Stanifer made his MLB debut in 1997, after spending 3 years in the minor leagues. He appeared in 36 games as a rookie, primarily as a relief pitcher. The Marlins surprised baseball that season, with their run all the way to the World Series, in only their 4th season as a franchise. Stanifer returned to the Marlins the next season, and posted a similar 38 games as a relief pitcher, even recording 1 save on the season.

===Boston Red Sox===
Following the 1998 season, Stanifer was traded to the Boston Red Sox on May 31, 1999, in exchange for Brian Partenheimer. He did not make his debut with the Red Sox until the 2000 season and only appeared in 8 games. Stanifer became a free agent after the season.

Stanifer then spent time with the Chicago Cubs and Boston Red Sox, in their minor league teams, for the majority of the 2001.

===Hiroshima Toyo Carp===
After the 2001 season he opted to play for the Hiroshima Toyo Carp of the NPB for the 2002 season. He appeared in only 15 games in the NPB, posting a 4.74 ERA over 19 innings pitched.

===Minor Leagues===
After the 2002 season, he moved back to the states and spent time in the minor leagues within the Chicago Cubs, Houston Astros, Tampa Bay Devil Rays and Montreal Expos farm systems before retiring from baseball in 2004.

===Career stats===
In 82 relief appearances for the Marlins and Red Sox, Stanifer posted a 3–6 record with a 5.43 ERA and two saves, giving up 75 runs (11 unearned) on 119 hits and 42 walks while striking out 61 in 106.0 innings. In 358 minor league appearances, he went 44–35 with a 3.73 ERA and 42 saves, including 184 walks, 494 strikeouts, and 639 2/3 innings of work.

===Coaching career===
After retiring from baseball, Stanifer did not stay far away from the game. He initially became a baseball coach at the Largo High School in the town where he currently resides. Achieving moderate success and developing a reputation as a valuable coach in the Tampa Bay Area, this time served as a very good stepping stone into the coaching world for Stanifer. He coached there until the year 2009, until he ultimately made the move to his current position at Northeast High School.
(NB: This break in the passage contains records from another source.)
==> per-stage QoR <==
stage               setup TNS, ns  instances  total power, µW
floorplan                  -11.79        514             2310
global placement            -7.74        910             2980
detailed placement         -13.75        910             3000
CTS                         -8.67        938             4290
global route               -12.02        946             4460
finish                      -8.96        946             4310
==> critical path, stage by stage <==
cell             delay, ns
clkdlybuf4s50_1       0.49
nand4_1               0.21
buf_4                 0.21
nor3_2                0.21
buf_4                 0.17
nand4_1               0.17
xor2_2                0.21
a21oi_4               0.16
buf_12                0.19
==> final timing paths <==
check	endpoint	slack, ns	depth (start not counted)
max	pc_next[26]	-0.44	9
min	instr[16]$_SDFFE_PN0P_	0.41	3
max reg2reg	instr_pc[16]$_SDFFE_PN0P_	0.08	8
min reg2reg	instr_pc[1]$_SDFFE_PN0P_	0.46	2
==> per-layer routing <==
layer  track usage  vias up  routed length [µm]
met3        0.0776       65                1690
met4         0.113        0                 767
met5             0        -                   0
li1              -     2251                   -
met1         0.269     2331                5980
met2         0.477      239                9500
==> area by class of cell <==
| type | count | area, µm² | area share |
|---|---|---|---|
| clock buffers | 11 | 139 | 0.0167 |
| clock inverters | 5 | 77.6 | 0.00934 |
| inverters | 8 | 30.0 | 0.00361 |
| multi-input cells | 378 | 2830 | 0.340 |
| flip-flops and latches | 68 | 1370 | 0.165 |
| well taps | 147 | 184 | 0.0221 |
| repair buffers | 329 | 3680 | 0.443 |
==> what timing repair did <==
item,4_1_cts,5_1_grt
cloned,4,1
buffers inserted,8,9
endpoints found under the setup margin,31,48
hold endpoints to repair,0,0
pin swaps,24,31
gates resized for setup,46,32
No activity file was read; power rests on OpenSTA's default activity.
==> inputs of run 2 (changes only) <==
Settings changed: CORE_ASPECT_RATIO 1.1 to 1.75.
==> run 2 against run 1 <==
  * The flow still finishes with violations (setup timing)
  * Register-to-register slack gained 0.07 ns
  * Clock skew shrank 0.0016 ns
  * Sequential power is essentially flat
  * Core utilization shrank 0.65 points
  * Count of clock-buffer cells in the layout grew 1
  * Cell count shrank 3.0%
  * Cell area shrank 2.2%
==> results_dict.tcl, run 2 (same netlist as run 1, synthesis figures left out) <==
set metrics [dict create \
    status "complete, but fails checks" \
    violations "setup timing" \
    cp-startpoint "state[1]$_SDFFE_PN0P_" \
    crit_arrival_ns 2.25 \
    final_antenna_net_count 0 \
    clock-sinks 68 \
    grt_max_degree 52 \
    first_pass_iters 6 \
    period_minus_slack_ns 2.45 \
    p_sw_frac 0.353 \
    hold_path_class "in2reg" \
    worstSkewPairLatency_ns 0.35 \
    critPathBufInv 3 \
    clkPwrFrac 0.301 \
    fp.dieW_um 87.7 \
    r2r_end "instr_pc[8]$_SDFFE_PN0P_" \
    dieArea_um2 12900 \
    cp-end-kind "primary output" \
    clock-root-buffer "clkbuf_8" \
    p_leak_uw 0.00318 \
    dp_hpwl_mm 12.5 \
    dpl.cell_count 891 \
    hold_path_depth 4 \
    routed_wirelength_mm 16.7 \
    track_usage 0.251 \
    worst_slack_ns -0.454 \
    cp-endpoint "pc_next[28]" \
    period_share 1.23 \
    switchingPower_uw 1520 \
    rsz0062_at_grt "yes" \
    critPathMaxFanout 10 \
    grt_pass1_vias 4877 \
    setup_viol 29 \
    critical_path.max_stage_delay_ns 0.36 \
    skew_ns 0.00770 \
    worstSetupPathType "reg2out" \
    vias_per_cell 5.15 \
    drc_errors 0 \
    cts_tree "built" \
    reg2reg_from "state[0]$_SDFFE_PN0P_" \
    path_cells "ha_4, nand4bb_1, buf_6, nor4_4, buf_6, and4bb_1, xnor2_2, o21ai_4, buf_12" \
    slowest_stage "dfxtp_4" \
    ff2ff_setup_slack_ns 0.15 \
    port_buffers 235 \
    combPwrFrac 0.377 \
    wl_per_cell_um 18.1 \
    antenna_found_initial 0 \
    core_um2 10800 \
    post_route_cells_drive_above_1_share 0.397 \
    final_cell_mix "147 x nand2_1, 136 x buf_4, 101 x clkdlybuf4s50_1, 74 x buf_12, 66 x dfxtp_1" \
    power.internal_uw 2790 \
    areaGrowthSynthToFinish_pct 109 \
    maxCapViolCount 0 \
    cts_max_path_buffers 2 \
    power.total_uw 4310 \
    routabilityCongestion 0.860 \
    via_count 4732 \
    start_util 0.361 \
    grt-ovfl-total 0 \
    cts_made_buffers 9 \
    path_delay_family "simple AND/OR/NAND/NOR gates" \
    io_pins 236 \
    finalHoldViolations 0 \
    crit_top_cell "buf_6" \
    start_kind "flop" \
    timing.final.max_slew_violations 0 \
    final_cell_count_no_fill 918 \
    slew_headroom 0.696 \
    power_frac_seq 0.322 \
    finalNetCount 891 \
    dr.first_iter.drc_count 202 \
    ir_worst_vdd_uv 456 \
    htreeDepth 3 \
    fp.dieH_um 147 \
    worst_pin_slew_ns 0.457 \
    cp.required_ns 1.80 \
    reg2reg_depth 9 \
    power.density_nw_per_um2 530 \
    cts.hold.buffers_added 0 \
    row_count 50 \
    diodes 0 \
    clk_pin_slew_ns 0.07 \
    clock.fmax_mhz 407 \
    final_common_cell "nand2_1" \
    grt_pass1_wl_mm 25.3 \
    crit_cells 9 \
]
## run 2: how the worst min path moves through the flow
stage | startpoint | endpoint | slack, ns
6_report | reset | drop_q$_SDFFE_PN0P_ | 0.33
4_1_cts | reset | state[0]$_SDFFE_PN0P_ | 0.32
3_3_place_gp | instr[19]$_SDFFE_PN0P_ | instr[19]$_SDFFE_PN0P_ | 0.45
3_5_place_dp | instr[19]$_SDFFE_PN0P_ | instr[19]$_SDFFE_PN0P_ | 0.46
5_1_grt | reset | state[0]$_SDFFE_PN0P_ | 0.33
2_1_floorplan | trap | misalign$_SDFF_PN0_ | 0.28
## config.mk

```make
export PLATFORM = sky130hd
export DESIGN_NAME = tick_serial_tx
export DESIGN_NICKNAME = d
export VERILOG_FILES = /design/src/rtl/tick_serial_tx.sv
export SDC_FILE = /design/constraint.sdc
export NUM_CORES = 1
export LEC_CHECK = 0
export CAP_MARGIN = 20
export CORE_ASPECT_RATIO = 1.5
export CORE_MARGIN = 2
export CORE_UTILIZATION = 30
export CTS_CLUSTER_DIAMETER = 40
export DETAILED_ROUTE_END_ITERATION = 10
export SETUP_SLACK_MARGIN = 0.5
export SLEW_MARGIN = 10
export SYNTH_ARGS = -nofsm -noshare
export SYNTH_HDL_FRONTEND = slang
export SYNTH_SLANG_ARGS = --single-unit
```

## constraint.sdc

```tcl
create_clock -name clk -period 1.7 [get_ports clk]
set_clock_uncertainty 0.2 [all_clocks]
set_input_delay 0.34 -clock clk [delete_from_list [all_inputs] [get_ports clk]]
set_output_delay 0.34 -clock clk [all_outputs]
set_load 0.01 [all_outputs]
```

## src/rtl/tick_serial_tx.sv

```systemverilog
// Tick-paced serial transmitter: start bit, DATA_W data bits LSB first, stop bit.
// Each bit is held for one tick interval; words arrive over a valid/ready handshake.
module tick_serial_tx #(
  parameter int unsigned DATA_W = 8
) (
  input  logic              clk,
  input  logic              reset,
  input  logic              tick,
  input  logic              in_valid,
  input  logic [DATA_W-1:0] in_data,
  output logic              in_ready,
  output logic              tx,
  output logic              busy,
  output logic              done
);

  localparam int unsigned CNT_W = (DATA_W > 1) ? $clog2(DATA_W) : 1;
  localparam logic [CNT_W-1:0] CNT_LAST = CNT_W'(DATA_W - 1);

  typedef enum logic [2:0] {
    S_IDLE,
    S_ALIGN,
    S_START,
    S_DATA,
    S_STOP
  } state_t;

  state_t            r_state;
  state_t            w_state_nxt;
  logic              r_tx;
  logic              w_tx_nxt;
  logic              r_done;
  logic              w_done_nxt;
  logic [DATA_W-1:0] r_shreg;
  logic [DATA_W-1:0] w_shreg_nxt;
  logic [CNT_W-1:0]  r_cnt;
  logic [CNT_W-1:0]  w_cnt_nxt;

  always_ff @(posedge clk or posedge reset) begin
    if (reset) begin
      r_state <= S_IDLE;
      r_tx    <= 1'b1;
      r_done  <= 1'b0;
      r_shreg <= '0;
      r_cnt   <= '0;
    end else begin
      r_state <= w_state_nxt;
      r_tx    <= w_tx_nxt;
      r_done  <= w_done_nxt;
      r_shreg <= w_shreg_nxt;
      r_cnt   <= w_cnt_nxt;
    end
  end

  // Everything holds unless a tick arrives; done is a single-cycle pulse.
  always_comb begin
    w_state_nxt = r_state;
    w_tx_nxt    = r_tx;
    w_done_nxt  = 1'b0;
    w_shreg_nxt = r_shreg;
    w_cnt_nxt   = r_cnt;
    case (r_state)
      S_IDLE: begin
        if (in_valid) begin
          w_shreg_nxt = in_data;
          w_state_nxt = S_ALIGN;
        end
      end
      S_ALIGN: begin
        if (tick) begin
          w_tx_nxt    = 1'b0;
          w_state_nxt = S_START;
        end
      end
      S_START: begin
        if (tick) begin
          w_tx_nxt    = r_shreg[0];
          w_shreg_nxt = r_shreg >> 1;
          w_cnt_nxt   = '0;
          w_state_nxt = S_DATA;
        end
      end
      S_DATA: begin
        if (tick) begin
          if (r_cnt == CNT_LAST) begin
            w_tx_nxt    = 1'b1;
            w_state_nxt = S_STOP;
          end else begin
            w_tx_nxt    = r_shreg[0];
            w_shreg_nxt = r_shreg >> 1;
            w_cnt_nxt   = r_cnt + CNT_W'(1);
          end
        end
      end
      S_STOP: begin
        if (tick) begin
          w_done_nxt  = 1'b1;
          w_state_nxt = S_IDLE;
        end
      end
      default: begin
        w_tx_nxt    = 1'b1;
        w_state_nxt = S_IDLE;
      end
    endcase
  end

  assign in_ready = (r_state == S_IDLE);
  assign busy     = (r_state != S_IDLE);
  assign tx       = r_tx;
  assign done     = r_done;

endmodule

```

==> results.md <==
- Antenna Violating Nets Remaining: 0
- Overall global routing resource usage: 12.9%
- Seq cells post-synth: 16
- # nets final: 125
- Synth cell types: 27
- WP data arrival: about 1700 ps
- Global-route wire length before repair: slightly above 3 mm
- First-pass iteration count of the detailed router: 4
- Hpwl dp: 1.23 mm
- Row Count: 23
- TritonCTS clock tree: done
- CP Max Fanout: 8
- Initial cell density of the core: about a third
- Leak: around 0.64 nW
- Worst setup SP type: flop
- H-tree levels: 1
- Largest net degree at the start of global routing: 13
- Port Buf Inserts: 15
- Grt ovf: 0
- Setup Viol. Count Final: 8
- CP Buf/Inv Count: 2
- Die width: 47.6 µm
- DRT iter0 DRCs: 4
- Worst IR Drop VDD: 0.649 mV
- Post-Place Worst Slack: -351 ps
- Clk_lat worst skew: 250 ps
- Post-synthesis compound-gate area fraction: 14.2%
- Area of the multi-input gates: 504 µm²
- N_diodes: 0
- Share of layout cells above drive strength 1: 50.9%
- Via count: 691
- TritonCTS buffer count: 3
- PwrDens: 1480 nW/µm²
- Drt total wl: 1.86 mm
- # clock sinks: 16
- Placed insts: 131
- Core area: approximately 2700 µm²
- Max-slew violations: 0
- Final min period: approximately 1700 ps
- FF+latch area: 402 µm²
- Final Hold Fails: 0
- Final Cycle Share: 101%
- Post-Synth XOR/XNOR Area: 0%
- Max-Cap Viols: 0
- Mapped cell area: 855 µm²
- Routed WL per cell: 12.6 µm
- Clock transition at path regs: 60 ps
- CP Class: reg -> reg
- Main combinational cell family by area after synthesis: multiplexers
- Longest Clk Path Bufs: 2
- Setup ws final: -24.8 ps
- Status: finished with violations
- Initial antenna violation count: 0
- Setup TNS: -155 ps
- Root Driver: clkbuf_8
- Post-synthesis mux area share: roughly 21%
- Critical path, cell by cell: buf_6 -> mux2i_2 -> o32ai_4 -> buf_12 -> mux2_4
- DRC viols: 0
- RSZ-0062 raised after global routing: true
- CP Depth: 5
- Vias in the first global route: 704
- Syn Area/Cell: 11.2 µm²
- Full die area: 3300 µm²
- Crit-path leading delay family: multiplexers
- Cell area after layout: 1360 µm²
- Yosys warns: 0
- Slew @ Worst Pin: ~350 ps
- Synth Net Count: 90
- Io pins: 16
- Peak Freq: roughly 0.58 GHz
- Critical path endpoint category: flop
- Failing checks: negative setup slack
- Placed cell area: ~1100 µm²
- Area share of and/or/nand/nor cells after synthesis: 9.96%
- Critical Path Max Stage Delay: approximately 390 ps
- Slew margin rel.: 76.4%
- Finished Layout Cells: 147
- Critical Path RT: 1640 ps
- Synthesized instance count: 76
- Hold_buf cts: 0
- Slowest cell on crit path: dfrtp_1
- Area Overhead vs Synth: 59.2%
- Area share of fa/ha/maj cells after synthesis: 2.93%
- Filler cells: 256
- Min-Delay Path Class: in -> async
- Sequential area share after synthesis: 47.0%
- Gpl congestion: 0.697
- Number of vias per cell: 4.70
- DIE HEIGHT: 69.4 µm
- R2R depth: 5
Stanifer brought a new approach to the NEHS team. He used his professional experience to mentor the players and lead them in the right direction. With Northeast St. Petersburg having a strong little league baseball presence, the school's proximity to the area would allow for a steady stream of talent to flow through the school. It was up to Stanifer to hone the talent and bring out the best in the players. The baseball program was already relevant, even having former MLB First round Draft pick, Doug Waechter, being an alumnus, but Stanifer brought consistent success to the school.

Stanifer led the team to multiple district championships, including a run of 4 in a row. In 2017, Stanifer's team made one the schools deepest runs in history, making it all the way to the regional semifinals of the 7A FHSAA State Playoffs.

In 2018, Stanifer was ejected from a semifinal game for repeatedly complaining about the umpiring. "After the ejection, Stanifer continued to yell at the umpires as he was being escorted from the field. Stanifer allegedly called the umpire 'Tubby.' He also said 'Boy, the things I would do if I got you in the parking lot. Ohhh, you would regret it.'" The Florida High School Athletic Association found that Stanifer committed Level 3 egregious unsportsmanlike conduct and suspended him for one year. He is not eligible to coach again until May 2, 2019

==Personal life==
Stanifer also was a member of the Florida Marlins 1997 World Series Champions. He currently resides in Largo, Florida, where he lives with his wife and their two young daughters. He also works at his own company on top of his job as the head coach of the Northeast High School Varsity Baseball team. He is also now a member of the Anderson University Hall of Fame.